══ DATA SUPPLIED

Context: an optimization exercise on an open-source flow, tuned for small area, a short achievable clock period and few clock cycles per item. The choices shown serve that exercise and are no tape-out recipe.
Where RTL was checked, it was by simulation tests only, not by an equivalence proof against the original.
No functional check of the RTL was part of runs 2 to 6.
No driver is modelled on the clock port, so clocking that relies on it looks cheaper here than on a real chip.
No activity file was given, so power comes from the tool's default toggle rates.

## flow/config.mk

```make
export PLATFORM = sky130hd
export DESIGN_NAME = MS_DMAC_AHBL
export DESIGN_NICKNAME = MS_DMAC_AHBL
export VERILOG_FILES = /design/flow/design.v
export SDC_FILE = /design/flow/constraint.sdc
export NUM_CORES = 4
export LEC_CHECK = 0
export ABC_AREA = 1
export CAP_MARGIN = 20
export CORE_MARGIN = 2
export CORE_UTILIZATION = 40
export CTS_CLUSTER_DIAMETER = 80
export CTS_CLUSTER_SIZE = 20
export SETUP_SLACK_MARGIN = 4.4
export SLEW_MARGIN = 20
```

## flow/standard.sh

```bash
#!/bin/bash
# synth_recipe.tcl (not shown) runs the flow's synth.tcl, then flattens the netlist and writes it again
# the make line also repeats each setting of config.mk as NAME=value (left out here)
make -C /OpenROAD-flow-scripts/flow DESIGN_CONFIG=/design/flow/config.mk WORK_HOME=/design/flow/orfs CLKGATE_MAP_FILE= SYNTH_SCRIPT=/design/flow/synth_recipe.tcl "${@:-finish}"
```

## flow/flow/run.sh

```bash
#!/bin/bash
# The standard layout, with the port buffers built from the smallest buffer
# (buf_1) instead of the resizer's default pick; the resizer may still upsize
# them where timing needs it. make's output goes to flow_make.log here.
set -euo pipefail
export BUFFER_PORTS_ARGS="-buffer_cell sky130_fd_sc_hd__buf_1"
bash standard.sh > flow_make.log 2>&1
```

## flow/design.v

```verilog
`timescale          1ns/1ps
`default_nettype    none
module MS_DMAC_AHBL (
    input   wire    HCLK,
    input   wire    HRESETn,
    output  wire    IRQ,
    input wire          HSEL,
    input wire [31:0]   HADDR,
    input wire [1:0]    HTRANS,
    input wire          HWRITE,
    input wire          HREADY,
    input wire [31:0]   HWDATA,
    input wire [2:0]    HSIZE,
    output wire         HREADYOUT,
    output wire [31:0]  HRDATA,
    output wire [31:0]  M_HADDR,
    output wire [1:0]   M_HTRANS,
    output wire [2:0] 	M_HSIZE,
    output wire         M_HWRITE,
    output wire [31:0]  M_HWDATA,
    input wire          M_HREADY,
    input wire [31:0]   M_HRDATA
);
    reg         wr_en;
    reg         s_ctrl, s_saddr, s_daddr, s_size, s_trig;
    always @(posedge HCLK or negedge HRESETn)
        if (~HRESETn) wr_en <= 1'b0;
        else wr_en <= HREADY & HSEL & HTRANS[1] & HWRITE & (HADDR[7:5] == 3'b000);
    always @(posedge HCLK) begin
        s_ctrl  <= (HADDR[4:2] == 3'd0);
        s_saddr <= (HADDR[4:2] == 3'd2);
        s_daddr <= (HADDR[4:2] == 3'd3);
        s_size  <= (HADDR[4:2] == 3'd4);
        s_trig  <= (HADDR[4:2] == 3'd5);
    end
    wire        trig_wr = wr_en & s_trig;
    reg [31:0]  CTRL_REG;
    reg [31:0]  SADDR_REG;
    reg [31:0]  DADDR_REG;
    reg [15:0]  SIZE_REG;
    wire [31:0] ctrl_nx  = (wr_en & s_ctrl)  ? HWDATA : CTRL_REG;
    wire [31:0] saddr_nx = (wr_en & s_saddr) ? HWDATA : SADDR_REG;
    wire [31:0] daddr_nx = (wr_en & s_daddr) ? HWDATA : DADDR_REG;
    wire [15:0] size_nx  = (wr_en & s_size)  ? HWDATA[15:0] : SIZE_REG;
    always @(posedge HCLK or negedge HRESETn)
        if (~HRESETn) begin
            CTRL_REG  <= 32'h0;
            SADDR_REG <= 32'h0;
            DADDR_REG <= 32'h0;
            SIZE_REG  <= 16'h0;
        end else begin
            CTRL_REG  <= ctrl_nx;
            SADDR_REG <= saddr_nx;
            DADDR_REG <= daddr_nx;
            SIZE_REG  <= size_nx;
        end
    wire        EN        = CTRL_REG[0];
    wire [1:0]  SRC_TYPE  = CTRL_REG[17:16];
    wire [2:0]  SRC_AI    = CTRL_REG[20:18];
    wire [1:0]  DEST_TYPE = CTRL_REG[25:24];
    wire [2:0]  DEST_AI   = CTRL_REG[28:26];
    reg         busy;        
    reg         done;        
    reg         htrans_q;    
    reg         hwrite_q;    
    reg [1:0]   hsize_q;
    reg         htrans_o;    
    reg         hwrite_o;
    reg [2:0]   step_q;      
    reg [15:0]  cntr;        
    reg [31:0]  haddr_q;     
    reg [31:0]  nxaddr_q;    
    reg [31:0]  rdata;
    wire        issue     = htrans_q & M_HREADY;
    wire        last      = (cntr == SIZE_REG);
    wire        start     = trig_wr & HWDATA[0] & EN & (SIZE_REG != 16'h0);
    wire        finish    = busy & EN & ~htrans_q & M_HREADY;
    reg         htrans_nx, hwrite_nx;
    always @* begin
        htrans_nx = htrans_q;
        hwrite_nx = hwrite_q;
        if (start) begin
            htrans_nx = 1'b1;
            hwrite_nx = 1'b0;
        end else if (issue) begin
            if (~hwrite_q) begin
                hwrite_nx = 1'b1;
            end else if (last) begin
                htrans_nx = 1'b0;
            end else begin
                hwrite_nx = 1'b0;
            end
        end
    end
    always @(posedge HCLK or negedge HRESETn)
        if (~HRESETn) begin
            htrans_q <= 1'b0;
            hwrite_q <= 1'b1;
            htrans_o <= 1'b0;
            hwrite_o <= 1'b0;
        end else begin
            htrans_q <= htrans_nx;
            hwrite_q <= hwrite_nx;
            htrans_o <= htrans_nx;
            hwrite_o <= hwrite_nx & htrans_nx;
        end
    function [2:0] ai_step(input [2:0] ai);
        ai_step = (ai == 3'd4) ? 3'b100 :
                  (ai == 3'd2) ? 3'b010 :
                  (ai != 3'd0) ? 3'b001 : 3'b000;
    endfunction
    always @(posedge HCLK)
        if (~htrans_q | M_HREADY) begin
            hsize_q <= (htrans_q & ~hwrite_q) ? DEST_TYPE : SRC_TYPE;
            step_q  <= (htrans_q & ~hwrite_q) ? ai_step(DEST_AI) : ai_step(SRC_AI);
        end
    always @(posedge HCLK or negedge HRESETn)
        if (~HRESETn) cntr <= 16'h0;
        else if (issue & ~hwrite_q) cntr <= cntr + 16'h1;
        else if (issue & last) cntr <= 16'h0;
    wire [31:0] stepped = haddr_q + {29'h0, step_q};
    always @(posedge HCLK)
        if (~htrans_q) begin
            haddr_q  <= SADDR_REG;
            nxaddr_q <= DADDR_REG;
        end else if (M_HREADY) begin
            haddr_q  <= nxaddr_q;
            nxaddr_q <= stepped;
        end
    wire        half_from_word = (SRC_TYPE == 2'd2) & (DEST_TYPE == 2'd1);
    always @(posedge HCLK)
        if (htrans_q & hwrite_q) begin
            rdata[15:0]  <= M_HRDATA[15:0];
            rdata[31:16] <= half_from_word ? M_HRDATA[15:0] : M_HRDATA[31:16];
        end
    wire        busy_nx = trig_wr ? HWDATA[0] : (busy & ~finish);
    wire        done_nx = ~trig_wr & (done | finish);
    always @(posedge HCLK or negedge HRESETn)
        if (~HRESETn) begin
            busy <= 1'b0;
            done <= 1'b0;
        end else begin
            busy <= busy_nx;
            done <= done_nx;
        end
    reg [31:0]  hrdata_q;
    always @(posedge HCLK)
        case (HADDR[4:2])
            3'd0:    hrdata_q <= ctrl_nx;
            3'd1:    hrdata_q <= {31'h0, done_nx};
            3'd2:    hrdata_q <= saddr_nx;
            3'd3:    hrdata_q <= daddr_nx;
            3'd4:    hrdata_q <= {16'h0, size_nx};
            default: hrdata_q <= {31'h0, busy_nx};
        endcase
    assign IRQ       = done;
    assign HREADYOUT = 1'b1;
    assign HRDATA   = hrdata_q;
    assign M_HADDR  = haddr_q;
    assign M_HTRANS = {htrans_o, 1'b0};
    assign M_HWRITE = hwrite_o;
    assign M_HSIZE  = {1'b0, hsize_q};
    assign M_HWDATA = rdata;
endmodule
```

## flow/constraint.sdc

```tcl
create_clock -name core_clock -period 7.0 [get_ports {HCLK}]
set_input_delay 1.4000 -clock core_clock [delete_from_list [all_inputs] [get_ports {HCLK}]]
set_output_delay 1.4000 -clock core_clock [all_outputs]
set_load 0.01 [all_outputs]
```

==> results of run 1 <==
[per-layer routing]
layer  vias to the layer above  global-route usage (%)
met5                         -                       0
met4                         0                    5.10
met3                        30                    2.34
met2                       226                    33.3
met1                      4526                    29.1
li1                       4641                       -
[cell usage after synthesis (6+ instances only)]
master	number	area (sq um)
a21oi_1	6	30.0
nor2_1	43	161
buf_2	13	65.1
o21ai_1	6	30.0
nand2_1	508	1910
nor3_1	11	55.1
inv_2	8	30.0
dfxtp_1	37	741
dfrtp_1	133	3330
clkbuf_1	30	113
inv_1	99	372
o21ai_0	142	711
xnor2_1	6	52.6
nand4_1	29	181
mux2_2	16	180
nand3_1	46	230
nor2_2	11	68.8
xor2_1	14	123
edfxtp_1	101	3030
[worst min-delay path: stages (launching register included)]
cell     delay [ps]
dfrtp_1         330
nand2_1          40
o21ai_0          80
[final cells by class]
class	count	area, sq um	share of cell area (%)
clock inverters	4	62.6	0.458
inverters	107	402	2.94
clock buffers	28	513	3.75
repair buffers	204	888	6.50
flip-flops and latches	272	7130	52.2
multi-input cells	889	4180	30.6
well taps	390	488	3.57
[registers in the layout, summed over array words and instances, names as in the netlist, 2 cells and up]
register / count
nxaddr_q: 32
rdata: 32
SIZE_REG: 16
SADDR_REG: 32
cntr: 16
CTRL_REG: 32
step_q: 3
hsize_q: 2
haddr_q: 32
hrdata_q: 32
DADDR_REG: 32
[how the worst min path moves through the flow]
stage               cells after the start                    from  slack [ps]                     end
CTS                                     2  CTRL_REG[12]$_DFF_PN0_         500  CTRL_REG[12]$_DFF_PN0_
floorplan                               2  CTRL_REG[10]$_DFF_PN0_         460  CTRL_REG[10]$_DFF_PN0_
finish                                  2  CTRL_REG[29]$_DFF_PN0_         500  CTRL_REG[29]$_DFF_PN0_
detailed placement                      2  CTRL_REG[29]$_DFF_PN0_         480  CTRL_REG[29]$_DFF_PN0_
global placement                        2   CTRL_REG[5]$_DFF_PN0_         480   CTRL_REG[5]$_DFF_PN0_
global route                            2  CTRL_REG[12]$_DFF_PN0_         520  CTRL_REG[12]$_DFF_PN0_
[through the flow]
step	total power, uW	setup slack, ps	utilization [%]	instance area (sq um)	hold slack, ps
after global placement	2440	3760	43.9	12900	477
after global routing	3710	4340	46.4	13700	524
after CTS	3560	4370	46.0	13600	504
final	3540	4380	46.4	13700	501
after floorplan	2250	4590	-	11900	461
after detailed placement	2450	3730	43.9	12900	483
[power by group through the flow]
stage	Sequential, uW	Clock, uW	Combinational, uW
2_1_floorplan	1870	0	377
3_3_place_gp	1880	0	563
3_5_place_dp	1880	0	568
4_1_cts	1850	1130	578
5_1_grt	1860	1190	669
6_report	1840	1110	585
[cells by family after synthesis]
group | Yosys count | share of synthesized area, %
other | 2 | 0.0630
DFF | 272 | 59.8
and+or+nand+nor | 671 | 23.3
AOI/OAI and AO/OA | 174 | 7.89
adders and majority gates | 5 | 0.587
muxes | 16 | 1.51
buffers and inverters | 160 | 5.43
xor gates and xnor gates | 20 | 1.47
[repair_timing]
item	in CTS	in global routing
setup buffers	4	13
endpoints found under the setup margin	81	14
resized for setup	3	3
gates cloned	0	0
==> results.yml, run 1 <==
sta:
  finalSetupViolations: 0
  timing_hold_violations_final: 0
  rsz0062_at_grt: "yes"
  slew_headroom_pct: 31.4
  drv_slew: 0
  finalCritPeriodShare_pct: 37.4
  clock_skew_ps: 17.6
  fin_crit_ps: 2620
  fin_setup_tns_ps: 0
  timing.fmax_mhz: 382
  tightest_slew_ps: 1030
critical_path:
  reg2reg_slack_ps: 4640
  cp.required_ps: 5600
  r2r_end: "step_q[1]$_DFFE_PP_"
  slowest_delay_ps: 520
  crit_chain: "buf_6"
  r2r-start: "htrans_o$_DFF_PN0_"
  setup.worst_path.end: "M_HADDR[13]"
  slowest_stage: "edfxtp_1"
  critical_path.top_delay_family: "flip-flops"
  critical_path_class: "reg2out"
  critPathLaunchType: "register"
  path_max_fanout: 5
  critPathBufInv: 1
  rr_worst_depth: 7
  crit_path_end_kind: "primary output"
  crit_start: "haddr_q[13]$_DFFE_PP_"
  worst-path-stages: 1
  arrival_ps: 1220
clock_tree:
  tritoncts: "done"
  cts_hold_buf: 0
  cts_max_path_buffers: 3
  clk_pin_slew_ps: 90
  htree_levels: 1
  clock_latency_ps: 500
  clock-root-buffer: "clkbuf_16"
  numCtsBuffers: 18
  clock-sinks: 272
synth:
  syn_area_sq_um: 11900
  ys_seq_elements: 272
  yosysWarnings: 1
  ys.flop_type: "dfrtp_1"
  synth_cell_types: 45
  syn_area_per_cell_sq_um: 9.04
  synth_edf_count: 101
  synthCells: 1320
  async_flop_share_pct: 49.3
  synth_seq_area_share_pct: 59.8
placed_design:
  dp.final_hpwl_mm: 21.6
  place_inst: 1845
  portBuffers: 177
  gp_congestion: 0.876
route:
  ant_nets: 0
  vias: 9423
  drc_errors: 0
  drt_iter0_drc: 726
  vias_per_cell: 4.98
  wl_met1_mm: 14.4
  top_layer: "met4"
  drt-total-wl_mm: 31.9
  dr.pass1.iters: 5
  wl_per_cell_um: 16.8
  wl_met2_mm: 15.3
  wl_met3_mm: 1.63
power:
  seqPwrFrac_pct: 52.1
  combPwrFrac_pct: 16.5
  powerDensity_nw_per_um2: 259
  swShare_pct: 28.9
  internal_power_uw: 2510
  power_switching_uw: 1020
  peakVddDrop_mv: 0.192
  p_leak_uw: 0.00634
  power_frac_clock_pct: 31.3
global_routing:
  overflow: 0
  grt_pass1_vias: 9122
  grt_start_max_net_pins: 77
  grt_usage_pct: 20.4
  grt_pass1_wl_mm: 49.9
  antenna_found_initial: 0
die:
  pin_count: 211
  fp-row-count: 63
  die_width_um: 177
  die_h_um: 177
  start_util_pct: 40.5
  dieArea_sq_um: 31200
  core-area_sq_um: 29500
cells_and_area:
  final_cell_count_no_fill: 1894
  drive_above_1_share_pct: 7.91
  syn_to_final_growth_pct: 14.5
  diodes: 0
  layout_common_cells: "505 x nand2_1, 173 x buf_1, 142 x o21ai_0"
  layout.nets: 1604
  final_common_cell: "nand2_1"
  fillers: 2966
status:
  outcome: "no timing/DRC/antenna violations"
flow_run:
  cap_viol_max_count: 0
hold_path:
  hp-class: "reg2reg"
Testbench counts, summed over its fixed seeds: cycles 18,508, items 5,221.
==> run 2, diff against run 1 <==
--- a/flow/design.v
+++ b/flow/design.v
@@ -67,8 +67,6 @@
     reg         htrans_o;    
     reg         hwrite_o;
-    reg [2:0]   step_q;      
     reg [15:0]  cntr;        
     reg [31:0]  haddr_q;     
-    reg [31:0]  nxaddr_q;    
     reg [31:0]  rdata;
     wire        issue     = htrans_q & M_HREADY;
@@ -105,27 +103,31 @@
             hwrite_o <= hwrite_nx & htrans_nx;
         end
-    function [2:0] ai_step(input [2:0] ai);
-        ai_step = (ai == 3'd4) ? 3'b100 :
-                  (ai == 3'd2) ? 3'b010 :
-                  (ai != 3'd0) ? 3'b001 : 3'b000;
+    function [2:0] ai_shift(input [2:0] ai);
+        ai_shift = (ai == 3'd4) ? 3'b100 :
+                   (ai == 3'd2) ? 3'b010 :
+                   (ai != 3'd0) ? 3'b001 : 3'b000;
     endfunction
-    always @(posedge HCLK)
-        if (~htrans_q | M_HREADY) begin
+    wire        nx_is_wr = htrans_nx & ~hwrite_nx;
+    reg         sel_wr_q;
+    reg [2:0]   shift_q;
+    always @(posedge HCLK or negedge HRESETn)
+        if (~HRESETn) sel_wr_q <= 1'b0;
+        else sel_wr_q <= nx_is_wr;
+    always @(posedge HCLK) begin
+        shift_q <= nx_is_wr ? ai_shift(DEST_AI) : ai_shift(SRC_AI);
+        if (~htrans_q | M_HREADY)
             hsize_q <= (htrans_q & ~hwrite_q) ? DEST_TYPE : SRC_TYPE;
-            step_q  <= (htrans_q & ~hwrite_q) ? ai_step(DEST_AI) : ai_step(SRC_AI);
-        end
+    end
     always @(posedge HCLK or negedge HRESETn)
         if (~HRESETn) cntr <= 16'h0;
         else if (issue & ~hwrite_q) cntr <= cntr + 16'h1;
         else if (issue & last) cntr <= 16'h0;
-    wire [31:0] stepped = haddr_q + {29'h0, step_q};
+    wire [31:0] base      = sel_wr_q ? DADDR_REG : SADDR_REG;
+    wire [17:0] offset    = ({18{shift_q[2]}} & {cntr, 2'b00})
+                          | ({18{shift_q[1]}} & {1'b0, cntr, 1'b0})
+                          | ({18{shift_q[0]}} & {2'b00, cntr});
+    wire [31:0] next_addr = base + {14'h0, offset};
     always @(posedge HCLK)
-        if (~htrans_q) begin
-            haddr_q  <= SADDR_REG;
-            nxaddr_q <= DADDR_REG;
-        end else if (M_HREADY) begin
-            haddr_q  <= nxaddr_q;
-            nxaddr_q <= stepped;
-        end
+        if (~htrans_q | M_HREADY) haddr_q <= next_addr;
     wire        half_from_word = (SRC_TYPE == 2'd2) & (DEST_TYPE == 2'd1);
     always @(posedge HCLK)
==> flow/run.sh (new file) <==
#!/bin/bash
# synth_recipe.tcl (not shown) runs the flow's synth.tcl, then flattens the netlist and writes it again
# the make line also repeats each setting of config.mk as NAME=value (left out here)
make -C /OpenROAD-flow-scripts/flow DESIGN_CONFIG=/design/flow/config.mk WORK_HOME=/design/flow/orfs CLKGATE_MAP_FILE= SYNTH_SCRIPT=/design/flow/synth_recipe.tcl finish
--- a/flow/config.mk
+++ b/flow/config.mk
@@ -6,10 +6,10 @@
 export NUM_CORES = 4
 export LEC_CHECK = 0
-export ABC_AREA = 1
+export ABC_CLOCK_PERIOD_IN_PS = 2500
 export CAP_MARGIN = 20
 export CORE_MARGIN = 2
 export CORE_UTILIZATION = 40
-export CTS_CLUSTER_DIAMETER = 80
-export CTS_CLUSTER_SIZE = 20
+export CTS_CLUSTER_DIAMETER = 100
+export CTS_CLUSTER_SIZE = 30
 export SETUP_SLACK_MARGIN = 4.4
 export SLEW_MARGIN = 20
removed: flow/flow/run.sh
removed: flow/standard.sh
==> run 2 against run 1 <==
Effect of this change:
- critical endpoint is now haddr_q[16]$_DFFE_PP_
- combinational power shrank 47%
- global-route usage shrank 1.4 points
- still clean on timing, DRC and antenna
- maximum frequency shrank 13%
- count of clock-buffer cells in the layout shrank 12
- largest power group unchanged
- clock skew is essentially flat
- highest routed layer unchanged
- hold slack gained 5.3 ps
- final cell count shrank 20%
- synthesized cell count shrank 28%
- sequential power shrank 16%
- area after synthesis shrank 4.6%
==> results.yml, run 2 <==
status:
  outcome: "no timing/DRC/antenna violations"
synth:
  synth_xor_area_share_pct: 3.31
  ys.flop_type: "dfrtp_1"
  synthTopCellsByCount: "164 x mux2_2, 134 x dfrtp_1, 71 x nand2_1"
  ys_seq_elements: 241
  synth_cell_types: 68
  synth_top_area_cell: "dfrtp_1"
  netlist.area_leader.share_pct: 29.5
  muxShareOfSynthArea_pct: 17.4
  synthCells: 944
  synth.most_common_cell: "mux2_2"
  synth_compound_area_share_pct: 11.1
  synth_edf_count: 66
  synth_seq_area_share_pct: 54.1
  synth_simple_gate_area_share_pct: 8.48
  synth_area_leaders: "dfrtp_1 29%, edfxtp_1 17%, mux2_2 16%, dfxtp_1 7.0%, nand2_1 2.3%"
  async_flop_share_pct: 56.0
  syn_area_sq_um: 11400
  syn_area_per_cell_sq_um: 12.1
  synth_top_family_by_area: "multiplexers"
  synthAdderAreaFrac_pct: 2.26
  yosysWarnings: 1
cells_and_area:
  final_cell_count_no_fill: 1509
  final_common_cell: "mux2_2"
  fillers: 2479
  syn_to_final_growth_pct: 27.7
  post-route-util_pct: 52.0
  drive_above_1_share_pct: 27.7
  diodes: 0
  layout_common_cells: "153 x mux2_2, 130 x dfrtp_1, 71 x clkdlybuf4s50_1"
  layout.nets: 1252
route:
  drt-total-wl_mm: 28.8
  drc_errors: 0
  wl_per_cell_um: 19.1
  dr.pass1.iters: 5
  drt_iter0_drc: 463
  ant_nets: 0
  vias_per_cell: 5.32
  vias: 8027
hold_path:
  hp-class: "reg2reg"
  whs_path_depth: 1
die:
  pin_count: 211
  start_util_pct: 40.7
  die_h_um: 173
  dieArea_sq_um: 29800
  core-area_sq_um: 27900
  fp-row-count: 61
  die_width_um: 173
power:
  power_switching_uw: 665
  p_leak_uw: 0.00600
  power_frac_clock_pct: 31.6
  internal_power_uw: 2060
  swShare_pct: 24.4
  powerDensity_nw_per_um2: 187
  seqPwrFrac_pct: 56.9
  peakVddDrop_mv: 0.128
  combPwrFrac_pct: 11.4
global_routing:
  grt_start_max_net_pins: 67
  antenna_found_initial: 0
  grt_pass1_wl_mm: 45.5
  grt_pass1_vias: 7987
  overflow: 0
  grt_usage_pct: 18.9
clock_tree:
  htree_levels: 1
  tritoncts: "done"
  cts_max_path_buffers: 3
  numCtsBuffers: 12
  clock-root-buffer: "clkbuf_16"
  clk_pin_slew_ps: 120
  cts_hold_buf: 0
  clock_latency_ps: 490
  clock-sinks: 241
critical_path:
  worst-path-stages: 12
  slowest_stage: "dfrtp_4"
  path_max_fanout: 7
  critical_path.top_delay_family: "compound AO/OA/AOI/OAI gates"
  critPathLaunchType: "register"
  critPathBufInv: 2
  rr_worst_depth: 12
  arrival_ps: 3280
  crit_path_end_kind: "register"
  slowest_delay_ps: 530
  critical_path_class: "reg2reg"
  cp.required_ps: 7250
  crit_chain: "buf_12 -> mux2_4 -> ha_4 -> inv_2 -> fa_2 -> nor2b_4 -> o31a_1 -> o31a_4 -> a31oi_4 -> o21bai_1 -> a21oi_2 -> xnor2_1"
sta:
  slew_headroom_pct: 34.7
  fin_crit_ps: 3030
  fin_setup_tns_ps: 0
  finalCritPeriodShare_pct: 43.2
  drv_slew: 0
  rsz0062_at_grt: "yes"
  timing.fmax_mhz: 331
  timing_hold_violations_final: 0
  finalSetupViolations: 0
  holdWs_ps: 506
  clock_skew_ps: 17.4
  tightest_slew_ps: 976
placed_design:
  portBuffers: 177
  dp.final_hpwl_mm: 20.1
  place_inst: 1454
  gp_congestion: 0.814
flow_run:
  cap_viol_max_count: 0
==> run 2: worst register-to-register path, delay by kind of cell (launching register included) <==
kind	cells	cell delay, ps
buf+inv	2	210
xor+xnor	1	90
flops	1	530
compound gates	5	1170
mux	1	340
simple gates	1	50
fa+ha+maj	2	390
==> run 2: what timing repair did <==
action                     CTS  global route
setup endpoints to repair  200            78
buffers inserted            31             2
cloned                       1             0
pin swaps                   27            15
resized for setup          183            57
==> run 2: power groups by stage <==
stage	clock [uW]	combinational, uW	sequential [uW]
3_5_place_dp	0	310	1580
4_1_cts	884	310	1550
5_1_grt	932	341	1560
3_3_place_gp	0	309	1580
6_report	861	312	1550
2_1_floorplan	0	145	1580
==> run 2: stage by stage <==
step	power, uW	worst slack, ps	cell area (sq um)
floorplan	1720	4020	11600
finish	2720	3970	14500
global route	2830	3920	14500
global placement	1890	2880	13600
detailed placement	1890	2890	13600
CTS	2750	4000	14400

════

● **TASK TO COMPLETE**: Return each line among the entries that holds the word "standard".

● **WRITTEN SOLUTION**:
## flow/standard.sh
# The standard layout, with the port buffers built from the smallest buffer
bash standard.sh > flow_make.log 2>&1
removed: flow/standard.sh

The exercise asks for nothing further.